-- DATASET RECORDS follows --

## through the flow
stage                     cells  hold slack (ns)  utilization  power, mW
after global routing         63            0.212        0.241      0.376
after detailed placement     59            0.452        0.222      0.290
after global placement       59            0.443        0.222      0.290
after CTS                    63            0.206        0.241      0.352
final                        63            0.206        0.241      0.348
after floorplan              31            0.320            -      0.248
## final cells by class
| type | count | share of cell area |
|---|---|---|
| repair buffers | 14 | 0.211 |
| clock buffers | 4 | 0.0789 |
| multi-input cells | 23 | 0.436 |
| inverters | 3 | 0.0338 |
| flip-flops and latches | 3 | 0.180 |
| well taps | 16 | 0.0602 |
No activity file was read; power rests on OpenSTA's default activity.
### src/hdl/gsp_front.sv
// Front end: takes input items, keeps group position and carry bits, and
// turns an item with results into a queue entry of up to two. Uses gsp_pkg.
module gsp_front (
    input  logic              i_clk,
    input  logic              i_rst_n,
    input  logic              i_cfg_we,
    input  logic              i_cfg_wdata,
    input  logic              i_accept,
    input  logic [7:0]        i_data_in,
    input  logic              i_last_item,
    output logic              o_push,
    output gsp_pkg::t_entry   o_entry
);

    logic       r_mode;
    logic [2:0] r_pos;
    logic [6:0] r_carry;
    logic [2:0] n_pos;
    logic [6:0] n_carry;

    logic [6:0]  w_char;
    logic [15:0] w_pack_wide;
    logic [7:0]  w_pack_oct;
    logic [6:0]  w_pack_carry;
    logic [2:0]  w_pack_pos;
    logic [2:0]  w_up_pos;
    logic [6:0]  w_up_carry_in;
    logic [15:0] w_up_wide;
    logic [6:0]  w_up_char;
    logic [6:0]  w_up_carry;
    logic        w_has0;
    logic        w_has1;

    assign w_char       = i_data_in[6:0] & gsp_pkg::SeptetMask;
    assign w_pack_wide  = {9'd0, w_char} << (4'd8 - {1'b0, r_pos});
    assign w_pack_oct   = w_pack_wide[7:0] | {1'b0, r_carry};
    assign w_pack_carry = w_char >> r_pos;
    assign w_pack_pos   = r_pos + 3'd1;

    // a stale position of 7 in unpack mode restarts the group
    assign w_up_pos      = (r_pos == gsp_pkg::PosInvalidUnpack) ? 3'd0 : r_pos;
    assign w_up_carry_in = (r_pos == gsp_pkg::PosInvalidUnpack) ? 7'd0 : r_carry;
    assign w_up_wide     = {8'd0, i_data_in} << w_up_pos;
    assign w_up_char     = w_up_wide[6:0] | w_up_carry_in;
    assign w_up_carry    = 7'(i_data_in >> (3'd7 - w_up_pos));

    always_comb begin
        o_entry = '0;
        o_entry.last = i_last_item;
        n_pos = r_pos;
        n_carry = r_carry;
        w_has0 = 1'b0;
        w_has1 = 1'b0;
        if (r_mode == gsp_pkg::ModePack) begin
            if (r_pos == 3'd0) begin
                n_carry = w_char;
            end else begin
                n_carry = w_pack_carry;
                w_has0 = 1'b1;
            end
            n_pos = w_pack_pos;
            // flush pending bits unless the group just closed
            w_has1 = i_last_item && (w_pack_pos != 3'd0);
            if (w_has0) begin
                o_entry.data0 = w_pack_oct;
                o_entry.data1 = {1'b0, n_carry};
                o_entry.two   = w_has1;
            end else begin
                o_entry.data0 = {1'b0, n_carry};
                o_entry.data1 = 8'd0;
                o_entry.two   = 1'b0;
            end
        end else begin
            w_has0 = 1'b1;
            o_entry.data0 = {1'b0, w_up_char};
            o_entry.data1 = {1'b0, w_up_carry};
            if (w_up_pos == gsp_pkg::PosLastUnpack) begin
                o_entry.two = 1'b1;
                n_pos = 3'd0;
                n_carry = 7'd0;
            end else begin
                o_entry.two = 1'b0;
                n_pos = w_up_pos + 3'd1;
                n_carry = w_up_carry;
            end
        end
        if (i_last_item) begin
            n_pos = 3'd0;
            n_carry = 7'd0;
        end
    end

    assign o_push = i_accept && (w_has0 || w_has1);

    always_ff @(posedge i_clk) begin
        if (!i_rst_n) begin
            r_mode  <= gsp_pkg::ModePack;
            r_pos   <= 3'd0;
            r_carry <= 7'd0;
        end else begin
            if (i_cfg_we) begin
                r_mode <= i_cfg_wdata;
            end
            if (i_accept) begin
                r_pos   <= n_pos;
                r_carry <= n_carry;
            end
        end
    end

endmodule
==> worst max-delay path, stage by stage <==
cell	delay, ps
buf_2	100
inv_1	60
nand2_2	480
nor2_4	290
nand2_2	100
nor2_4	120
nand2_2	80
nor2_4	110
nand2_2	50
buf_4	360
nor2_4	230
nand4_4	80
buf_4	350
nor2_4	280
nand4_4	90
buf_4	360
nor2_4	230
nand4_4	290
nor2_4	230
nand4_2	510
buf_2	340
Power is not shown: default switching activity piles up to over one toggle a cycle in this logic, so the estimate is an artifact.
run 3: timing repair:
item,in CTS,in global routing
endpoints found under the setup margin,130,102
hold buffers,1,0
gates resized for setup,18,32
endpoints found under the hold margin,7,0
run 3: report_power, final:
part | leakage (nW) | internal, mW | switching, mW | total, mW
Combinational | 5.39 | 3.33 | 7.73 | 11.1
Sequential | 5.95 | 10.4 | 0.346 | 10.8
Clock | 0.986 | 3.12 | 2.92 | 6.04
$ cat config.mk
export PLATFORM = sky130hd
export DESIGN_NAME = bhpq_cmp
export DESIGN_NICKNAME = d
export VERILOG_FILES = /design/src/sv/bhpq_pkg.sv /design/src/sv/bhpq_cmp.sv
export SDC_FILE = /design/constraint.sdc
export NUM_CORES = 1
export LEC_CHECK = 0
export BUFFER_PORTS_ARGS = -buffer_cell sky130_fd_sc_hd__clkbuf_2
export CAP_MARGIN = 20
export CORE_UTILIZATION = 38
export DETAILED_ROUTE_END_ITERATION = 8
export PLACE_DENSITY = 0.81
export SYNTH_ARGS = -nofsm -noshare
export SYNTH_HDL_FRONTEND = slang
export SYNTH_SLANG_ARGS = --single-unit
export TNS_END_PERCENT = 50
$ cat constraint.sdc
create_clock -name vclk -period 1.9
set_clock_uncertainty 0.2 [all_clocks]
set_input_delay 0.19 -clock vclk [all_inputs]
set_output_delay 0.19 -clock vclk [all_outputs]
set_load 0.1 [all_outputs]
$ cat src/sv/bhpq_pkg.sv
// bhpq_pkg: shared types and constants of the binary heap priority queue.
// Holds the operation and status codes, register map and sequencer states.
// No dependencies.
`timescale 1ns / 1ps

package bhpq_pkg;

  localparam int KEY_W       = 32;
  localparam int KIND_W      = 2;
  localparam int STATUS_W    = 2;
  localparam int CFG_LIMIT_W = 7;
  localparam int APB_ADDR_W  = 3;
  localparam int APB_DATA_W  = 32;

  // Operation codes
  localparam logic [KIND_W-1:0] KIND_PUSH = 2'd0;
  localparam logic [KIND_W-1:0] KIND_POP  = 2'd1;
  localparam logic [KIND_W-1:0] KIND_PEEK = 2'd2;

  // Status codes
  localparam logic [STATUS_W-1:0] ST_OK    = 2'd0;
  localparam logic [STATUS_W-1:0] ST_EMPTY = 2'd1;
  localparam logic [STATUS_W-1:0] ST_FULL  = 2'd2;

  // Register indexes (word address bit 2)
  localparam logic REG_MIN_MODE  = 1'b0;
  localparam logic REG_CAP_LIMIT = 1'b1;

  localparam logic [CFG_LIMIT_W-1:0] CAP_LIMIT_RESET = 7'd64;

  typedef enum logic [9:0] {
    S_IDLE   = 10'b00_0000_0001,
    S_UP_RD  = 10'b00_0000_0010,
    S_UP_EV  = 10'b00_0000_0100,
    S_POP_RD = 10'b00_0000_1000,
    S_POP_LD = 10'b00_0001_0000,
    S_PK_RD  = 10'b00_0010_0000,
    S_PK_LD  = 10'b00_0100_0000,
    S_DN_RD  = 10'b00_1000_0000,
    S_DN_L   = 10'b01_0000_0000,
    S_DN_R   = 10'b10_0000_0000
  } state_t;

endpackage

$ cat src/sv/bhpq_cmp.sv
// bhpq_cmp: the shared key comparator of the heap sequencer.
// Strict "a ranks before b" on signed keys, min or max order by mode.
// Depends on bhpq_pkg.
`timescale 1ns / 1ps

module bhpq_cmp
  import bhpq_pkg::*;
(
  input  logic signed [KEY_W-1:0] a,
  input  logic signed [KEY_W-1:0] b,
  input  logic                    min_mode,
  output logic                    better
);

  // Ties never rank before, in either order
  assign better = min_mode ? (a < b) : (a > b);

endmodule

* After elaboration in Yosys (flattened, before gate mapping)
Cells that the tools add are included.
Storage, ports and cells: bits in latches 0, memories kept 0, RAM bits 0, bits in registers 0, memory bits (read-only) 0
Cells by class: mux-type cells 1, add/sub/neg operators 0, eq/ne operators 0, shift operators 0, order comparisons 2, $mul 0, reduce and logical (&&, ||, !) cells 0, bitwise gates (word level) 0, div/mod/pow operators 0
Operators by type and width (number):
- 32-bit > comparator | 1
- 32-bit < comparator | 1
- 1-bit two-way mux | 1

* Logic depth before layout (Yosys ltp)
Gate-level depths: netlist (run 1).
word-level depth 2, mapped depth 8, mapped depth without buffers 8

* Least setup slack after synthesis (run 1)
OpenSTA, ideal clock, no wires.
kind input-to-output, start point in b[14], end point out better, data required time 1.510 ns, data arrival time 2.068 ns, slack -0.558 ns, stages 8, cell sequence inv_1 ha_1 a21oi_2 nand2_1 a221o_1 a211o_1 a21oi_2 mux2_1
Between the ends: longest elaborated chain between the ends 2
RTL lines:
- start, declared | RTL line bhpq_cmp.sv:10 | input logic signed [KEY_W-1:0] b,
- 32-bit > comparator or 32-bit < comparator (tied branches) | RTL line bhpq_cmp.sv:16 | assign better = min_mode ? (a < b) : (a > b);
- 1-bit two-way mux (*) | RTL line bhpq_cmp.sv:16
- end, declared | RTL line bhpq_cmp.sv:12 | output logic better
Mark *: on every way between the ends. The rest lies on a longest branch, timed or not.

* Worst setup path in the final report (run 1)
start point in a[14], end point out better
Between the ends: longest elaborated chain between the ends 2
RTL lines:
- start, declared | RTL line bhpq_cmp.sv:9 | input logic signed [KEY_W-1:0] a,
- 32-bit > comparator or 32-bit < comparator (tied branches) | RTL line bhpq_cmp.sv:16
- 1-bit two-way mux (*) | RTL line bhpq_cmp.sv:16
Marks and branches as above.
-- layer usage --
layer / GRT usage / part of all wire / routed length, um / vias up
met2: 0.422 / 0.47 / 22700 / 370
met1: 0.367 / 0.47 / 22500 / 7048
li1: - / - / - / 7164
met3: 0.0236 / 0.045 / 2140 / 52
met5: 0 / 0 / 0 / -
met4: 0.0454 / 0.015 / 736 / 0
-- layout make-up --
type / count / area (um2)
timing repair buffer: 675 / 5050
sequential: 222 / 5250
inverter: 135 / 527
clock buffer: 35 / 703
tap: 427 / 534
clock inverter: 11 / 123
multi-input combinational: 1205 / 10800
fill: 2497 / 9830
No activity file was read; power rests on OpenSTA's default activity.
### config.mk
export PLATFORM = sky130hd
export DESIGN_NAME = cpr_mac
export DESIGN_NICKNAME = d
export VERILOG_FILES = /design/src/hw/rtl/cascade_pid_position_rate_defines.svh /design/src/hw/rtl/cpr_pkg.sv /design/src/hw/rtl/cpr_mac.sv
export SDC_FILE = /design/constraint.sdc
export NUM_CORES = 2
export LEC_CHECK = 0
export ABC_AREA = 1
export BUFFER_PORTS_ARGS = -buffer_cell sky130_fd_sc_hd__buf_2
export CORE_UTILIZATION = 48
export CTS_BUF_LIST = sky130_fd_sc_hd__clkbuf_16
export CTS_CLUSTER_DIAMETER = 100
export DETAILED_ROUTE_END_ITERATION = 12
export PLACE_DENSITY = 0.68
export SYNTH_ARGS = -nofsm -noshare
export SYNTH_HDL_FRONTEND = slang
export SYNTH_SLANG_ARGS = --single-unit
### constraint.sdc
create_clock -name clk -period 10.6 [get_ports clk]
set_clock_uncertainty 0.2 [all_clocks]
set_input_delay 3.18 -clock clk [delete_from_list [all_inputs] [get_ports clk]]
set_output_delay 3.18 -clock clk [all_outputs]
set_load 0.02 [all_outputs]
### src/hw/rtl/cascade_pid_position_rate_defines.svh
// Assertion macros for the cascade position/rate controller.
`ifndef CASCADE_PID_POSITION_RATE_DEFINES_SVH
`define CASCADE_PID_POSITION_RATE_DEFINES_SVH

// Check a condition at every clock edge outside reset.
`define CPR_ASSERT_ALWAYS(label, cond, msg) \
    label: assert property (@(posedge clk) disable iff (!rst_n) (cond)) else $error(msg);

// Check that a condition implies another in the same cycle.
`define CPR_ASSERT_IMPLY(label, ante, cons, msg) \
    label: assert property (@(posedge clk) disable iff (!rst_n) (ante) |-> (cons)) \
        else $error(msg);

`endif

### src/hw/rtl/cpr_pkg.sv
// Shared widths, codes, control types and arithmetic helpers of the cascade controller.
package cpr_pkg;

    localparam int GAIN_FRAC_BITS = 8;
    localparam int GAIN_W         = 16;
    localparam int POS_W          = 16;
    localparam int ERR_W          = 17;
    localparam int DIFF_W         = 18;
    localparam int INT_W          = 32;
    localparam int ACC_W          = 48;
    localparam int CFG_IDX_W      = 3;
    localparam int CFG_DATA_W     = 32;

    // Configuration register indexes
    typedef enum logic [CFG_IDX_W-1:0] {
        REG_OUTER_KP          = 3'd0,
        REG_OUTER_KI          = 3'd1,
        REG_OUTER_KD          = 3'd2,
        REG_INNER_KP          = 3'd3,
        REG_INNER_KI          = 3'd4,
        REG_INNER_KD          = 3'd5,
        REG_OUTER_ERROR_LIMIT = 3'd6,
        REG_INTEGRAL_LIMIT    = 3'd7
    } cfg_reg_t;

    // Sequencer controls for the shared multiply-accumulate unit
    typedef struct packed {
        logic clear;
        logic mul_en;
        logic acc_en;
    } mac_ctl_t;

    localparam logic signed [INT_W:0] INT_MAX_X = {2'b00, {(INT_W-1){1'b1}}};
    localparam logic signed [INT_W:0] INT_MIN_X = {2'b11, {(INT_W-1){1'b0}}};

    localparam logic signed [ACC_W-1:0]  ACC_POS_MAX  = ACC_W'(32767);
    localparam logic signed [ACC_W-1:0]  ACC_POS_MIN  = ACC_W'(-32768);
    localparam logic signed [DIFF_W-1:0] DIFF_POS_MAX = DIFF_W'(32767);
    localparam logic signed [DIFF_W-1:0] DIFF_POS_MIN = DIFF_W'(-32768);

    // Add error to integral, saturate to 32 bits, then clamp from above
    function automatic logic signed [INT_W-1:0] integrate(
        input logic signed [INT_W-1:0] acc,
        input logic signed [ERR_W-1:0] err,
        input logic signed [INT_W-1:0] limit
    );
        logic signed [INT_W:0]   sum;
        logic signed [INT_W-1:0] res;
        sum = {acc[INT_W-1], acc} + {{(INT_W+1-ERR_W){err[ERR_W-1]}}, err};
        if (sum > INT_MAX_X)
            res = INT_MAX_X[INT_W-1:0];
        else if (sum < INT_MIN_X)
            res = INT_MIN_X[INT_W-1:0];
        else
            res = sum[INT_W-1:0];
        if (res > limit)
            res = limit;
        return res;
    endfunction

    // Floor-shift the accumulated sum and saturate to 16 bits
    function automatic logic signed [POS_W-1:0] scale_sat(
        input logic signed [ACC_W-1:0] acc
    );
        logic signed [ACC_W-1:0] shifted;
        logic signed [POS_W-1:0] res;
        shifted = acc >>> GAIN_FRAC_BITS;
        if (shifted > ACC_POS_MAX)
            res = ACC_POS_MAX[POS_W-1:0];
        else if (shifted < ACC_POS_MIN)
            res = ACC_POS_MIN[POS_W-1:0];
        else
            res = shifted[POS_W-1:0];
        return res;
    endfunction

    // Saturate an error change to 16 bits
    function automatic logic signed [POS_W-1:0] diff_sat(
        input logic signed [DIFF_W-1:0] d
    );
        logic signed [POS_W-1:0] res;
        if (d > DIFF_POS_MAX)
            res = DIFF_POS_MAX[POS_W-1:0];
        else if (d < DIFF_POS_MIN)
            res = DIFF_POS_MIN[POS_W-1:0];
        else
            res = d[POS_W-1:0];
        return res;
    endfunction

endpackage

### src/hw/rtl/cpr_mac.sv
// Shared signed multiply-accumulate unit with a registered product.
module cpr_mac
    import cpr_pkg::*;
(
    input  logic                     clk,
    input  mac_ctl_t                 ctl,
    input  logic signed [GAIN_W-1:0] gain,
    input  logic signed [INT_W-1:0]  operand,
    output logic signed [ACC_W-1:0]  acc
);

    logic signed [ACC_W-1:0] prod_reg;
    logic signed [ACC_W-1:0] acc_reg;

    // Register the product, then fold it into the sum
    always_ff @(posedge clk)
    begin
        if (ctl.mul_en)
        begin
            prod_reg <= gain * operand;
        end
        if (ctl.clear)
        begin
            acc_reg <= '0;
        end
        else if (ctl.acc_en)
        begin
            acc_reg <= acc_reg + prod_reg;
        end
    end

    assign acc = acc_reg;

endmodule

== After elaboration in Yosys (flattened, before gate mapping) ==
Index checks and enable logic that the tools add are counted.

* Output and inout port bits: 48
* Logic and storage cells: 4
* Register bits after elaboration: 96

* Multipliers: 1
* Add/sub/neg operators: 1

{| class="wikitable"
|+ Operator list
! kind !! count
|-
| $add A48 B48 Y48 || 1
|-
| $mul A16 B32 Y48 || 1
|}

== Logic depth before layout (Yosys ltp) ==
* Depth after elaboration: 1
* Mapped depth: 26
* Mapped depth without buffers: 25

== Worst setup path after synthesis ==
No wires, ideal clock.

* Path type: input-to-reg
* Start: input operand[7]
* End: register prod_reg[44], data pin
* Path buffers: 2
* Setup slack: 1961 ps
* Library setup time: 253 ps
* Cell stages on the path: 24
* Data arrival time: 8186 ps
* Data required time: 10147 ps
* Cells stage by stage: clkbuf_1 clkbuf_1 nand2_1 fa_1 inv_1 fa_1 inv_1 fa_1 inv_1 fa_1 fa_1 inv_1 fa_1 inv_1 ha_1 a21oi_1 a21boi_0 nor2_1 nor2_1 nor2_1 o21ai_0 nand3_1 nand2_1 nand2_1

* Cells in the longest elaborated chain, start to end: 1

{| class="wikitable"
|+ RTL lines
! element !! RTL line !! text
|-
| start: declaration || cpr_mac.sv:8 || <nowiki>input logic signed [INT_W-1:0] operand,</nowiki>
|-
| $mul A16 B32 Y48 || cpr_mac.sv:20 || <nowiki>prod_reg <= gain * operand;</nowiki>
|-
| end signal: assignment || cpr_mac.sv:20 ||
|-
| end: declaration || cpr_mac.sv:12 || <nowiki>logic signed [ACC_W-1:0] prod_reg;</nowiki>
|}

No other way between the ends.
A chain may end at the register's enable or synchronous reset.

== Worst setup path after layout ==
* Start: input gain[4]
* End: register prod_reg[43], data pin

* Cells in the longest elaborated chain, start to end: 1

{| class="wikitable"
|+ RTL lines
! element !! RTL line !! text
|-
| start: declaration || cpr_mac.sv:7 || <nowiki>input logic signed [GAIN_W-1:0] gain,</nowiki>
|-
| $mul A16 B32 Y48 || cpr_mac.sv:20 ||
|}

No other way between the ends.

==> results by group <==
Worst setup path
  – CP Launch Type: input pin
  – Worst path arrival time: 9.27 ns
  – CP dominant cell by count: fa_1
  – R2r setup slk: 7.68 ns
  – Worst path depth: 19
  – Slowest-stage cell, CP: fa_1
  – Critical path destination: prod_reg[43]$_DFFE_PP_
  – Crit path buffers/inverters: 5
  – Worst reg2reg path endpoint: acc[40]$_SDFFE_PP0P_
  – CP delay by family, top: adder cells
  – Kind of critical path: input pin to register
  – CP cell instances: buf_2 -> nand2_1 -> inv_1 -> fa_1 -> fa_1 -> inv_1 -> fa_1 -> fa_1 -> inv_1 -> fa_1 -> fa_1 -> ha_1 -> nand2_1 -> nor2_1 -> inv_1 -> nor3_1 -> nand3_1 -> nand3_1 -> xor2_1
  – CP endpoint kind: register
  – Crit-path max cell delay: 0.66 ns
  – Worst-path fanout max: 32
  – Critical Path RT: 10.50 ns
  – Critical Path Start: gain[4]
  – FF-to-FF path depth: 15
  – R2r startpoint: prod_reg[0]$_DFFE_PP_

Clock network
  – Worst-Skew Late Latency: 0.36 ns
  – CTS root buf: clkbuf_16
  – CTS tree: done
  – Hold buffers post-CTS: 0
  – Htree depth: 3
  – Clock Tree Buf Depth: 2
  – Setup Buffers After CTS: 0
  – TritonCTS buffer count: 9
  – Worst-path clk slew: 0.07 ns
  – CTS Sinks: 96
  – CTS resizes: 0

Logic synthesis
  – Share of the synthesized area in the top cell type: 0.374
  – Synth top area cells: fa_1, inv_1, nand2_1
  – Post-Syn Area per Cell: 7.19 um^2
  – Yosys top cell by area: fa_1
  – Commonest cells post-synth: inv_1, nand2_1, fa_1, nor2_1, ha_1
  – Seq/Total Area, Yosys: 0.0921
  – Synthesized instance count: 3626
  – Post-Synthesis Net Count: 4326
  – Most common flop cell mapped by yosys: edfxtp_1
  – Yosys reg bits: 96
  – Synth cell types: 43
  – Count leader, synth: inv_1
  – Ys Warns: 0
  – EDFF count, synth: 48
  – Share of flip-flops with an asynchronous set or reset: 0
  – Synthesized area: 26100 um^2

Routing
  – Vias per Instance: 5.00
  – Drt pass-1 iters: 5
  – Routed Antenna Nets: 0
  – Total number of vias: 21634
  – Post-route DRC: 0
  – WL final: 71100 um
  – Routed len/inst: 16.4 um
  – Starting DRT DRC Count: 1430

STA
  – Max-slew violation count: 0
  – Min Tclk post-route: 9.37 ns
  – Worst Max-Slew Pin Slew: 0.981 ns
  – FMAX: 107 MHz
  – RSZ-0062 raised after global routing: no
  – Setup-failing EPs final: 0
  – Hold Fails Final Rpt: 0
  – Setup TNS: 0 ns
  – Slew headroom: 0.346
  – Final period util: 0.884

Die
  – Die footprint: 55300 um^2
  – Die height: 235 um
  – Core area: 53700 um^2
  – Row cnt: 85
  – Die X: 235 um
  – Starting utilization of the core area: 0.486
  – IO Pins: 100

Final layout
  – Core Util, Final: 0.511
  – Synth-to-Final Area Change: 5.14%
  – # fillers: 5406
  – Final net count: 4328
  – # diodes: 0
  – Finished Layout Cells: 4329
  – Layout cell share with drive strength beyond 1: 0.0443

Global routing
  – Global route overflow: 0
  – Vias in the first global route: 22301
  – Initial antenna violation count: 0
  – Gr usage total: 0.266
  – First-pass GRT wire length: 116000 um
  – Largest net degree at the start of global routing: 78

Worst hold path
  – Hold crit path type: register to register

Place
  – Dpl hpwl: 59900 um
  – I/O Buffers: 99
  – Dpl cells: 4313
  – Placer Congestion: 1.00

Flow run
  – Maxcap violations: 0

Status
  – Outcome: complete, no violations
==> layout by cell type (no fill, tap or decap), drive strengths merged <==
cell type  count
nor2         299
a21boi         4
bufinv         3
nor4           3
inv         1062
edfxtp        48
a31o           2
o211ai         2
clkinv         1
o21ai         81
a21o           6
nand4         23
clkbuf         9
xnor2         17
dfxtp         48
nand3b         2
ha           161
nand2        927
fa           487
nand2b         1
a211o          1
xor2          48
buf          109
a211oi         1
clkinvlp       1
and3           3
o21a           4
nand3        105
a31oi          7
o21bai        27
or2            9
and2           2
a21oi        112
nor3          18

-- DATASET RECORDS concluded --

**WORK ORDER:** As the answer, set down only the lines from the data above between the one holding "Gate-level depths: netlist (run 1)." and the one holding "start point in a[14], end point out better", inclusive, exactly as they read.

**THE ANSWER:**
Gate-level depths: netlist (run 1).
word-level depth 2, mapped depth 8, mapped depth without buffers 8

* Least setup slack after synthesis (run 1)
OpenSTA, ideal clock, no wires.
kind input-to-output, start point in b[14], end point out better, data required time 1.510 ns, data arrival time 2.068 ns, slack -0.558 ns, stages 8, cell sequence inv_1 ha_1 a21oi_2 nand2_1 a221o_1 a211o_1 a21oi_2 mux2_1
Between the ends: longest elaborated chain between the ends 2
RTL lines:
- start, declared | RTL line bhpq_cmp.sv:10 | input logic signed [KEY_W-1:0] b,
- 32-bit > comparator or 32-bit < comparator (tied branches) | RTL line bhpq_cmp.sv:16 | assign better = min_mode ? (a < b) : (a > b);
- 1-bit two-way mux (*) | RTL line bhpq_cmp.sv:16
- end, declared | RTL line bhpq_cmp.sv:12 | output logic better
Mark *: on every way between the ends. The rest lies on a longest branch, timed or not.

* Worst setup path in the final report (run 1)
start point in a[14], end point out better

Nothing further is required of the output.